§ What the exercise asks:
Only the number is wanted: count the lines in the data with "before" in them.

§ Data section:
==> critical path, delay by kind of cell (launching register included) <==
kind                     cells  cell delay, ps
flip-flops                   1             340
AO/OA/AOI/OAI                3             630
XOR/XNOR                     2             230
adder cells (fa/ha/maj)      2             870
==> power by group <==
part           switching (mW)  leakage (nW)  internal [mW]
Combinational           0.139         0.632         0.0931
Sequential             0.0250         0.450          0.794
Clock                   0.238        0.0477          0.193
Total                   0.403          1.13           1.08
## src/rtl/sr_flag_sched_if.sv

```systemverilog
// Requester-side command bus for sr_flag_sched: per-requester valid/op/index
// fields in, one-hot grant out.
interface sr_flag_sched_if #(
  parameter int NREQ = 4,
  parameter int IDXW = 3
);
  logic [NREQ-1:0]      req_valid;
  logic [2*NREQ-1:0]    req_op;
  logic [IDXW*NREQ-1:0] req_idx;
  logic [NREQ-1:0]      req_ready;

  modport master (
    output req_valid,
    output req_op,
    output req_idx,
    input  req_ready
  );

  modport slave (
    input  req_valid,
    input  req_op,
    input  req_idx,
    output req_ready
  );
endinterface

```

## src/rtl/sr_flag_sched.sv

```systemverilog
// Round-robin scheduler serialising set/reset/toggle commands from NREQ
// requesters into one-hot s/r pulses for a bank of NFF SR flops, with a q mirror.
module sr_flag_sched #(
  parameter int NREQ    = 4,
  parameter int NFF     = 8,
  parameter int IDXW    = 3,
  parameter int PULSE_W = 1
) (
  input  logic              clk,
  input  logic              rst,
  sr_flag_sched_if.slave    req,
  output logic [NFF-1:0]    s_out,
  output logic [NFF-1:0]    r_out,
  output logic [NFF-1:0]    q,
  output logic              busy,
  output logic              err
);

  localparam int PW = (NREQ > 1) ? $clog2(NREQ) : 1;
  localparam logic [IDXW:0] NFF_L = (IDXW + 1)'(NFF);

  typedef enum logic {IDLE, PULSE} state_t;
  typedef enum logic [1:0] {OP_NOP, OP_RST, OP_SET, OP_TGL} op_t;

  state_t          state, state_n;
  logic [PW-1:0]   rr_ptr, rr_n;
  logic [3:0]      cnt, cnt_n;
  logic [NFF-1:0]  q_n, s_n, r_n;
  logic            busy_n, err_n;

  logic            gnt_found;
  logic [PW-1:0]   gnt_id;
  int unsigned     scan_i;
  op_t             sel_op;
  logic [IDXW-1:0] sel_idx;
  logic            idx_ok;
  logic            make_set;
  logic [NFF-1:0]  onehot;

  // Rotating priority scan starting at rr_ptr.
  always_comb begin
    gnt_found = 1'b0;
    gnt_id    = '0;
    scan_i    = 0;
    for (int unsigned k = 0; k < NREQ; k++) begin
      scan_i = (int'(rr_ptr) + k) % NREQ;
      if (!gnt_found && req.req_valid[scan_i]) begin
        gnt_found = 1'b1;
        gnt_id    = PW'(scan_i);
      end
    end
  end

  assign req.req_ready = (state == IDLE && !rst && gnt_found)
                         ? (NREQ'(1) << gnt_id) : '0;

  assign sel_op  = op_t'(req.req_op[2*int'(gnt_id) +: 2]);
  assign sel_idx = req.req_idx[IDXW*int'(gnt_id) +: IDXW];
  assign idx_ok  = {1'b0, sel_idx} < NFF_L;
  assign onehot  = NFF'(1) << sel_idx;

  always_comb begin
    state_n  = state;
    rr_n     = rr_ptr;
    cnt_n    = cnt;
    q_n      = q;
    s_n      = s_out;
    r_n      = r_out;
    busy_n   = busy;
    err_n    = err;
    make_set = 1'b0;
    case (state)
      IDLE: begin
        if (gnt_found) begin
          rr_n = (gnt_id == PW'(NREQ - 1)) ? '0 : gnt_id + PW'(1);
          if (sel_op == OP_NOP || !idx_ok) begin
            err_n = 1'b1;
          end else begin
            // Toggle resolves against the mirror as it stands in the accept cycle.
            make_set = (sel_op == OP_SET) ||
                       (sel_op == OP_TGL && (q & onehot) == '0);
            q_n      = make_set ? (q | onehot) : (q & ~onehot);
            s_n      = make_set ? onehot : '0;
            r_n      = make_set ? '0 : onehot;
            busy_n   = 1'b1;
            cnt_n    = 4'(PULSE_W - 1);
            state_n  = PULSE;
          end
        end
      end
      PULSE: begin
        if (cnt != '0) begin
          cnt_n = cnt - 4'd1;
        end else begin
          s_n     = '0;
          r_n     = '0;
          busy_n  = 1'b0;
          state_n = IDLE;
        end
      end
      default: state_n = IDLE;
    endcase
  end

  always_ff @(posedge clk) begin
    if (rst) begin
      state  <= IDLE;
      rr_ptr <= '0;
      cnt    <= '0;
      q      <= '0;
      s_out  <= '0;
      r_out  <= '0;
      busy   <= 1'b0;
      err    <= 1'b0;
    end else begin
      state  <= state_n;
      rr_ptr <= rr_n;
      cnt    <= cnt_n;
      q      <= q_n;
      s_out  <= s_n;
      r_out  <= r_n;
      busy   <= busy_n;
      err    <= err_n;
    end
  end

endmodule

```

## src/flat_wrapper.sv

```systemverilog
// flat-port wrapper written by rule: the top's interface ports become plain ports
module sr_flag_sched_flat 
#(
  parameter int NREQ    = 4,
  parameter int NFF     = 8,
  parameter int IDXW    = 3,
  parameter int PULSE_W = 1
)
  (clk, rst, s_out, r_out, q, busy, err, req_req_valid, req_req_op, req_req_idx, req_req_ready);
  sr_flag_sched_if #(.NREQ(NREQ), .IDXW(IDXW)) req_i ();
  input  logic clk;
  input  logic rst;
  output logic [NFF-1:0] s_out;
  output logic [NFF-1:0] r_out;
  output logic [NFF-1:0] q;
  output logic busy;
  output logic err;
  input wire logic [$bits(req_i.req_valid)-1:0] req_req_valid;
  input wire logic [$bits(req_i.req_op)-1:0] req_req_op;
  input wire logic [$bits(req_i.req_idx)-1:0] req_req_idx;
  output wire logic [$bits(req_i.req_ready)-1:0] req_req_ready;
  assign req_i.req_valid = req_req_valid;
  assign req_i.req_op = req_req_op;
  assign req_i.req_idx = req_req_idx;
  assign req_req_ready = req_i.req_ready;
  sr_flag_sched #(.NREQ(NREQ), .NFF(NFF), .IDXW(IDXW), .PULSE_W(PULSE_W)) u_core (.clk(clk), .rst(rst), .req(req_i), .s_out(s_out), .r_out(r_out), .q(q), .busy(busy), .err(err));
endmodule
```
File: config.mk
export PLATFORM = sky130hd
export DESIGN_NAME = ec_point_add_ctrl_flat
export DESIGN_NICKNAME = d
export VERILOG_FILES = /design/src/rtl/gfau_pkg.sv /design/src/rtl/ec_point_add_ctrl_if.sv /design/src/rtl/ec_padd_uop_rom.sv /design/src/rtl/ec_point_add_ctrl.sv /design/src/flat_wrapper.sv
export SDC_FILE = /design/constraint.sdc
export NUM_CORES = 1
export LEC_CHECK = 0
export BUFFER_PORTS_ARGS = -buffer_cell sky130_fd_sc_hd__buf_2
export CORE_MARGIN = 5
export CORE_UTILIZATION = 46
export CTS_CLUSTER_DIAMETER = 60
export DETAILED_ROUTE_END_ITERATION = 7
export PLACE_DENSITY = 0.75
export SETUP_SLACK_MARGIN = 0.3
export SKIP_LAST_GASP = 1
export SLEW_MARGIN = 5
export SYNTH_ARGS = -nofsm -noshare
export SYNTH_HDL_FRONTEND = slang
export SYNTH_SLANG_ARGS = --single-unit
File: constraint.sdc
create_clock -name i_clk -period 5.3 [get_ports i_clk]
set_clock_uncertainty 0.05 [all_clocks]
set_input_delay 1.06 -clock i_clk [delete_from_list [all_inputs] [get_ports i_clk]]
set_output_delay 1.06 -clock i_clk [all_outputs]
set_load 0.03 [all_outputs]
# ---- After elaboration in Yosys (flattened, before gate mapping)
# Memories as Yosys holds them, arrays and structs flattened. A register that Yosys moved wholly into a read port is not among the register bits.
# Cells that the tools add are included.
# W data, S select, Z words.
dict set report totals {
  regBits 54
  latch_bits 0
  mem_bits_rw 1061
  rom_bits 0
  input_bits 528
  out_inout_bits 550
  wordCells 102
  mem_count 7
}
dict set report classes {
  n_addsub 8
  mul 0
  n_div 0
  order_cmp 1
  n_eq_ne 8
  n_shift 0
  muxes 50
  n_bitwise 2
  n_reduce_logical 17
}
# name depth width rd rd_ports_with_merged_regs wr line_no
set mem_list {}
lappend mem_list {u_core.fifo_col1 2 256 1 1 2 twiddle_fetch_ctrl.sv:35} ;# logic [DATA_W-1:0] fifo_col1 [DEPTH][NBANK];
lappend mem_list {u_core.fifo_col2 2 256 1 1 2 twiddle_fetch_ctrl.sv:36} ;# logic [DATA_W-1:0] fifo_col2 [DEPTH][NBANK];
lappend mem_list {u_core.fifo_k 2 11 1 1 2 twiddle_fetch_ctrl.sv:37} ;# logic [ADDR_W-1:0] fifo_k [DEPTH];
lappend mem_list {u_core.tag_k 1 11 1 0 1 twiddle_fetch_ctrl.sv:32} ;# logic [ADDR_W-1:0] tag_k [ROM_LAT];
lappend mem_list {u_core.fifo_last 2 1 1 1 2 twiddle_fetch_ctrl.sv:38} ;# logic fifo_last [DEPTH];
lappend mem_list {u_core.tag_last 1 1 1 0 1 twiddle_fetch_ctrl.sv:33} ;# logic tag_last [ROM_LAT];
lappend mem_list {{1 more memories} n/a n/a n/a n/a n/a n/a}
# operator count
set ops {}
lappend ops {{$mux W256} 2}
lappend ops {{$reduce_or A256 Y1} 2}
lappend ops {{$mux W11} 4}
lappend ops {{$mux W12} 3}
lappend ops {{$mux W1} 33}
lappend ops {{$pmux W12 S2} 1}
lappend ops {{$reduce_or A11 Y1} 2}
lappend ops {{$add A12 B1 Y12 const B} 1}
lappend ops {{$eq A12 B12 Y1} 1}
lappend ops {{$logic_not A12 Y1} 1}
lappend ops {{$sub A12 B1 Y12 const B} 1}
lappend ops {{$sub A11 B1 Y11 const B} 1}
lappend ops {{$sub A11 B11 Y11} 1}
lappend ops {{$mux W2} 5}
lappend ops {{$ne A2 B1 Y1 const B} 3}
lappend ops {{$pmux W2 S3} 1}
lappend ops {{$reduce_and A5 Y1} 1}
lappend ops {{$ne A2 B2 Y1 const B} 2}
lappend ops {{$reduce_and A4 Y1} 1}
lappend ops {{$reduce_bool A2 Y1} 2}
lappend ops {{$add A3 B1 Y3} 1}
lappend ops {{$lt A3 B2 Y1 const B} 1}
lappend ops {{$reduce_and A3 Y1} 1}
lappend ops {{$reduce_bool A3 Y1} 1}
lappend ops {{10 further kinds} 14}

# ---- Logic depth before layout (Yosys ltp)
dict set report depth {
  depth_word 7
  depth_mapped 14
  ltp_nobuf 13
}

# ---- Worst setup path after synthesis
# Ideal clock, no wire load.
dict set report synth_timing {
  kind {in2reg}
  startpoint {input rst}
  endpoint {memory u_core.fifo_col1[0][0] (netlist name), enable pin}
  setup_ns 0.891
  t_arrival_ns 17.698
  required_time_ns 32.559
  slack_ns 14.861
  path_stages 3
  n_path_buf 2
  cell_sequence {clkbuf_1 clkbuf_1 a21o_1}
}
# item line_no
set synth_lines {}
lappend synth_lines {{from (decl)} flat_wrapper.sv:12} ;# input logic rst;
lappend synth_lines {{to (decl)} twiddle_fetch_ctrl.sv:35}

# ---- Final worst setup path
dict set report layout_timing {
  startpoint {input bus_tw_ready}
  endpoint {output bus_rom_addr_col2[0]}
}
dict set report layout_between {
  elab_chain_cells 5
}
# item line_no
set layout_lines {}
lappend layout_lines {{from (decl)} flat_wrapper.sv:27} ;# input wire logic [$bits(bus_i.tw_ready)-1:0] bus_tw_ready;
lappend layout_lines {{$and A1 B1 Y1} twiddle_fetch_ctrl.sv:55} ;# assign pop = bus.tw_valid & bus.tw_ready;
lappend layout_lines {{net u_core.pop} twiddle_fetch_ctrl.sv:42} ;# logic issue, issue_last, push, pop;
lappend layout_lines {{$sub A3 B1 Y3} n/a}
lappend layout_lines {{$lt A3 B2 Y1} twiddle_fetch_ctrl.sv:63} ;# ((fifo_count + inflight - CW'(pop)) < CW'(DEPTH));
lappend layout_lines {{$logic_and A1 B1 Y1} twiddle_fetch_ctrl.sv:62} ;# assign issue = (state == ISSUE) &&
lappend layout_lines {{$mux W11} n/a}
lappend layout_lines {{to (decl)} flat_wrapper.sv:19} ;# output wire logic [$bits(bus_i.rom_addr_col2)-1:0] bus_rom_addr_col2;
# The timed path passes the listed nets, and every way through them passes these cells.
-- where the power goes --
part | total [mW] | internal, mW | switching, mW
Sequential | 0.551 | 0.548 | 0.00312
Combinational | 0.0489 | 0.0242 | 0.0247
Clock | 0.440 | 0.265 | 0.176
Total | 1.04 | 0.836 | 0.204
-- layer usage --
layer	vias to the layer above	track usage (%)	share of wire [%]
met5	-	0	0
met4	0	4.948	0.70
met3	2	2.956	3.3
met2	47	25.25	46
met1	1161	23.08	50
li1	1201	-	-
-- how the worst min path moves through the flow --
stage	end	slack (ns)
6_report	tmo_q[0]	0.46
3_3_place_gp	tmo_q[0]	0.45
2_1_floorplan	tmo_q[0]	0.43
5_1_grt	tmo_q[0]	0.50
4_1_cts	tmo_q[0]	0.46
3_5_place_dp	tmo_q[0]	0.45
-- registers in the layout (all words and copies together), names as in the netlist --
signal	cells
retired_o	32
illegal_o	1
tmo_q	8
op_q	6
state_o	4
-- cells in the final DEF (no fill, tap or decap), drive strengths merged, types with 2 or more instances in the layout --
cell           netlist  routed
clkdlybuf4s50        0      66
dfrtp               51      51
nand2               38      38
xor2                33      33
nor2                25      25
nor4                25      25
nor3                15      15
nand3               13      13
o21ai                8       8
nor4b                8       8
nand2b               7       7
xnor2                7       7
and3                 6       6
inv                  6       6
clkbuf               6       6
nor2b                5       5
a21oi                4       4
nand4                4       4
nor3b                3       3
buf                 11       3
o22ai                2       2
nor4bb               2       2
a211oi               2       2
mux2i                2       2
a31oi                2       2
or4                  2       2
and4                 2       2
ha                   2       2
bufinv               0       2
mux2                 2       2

§ Written response:
2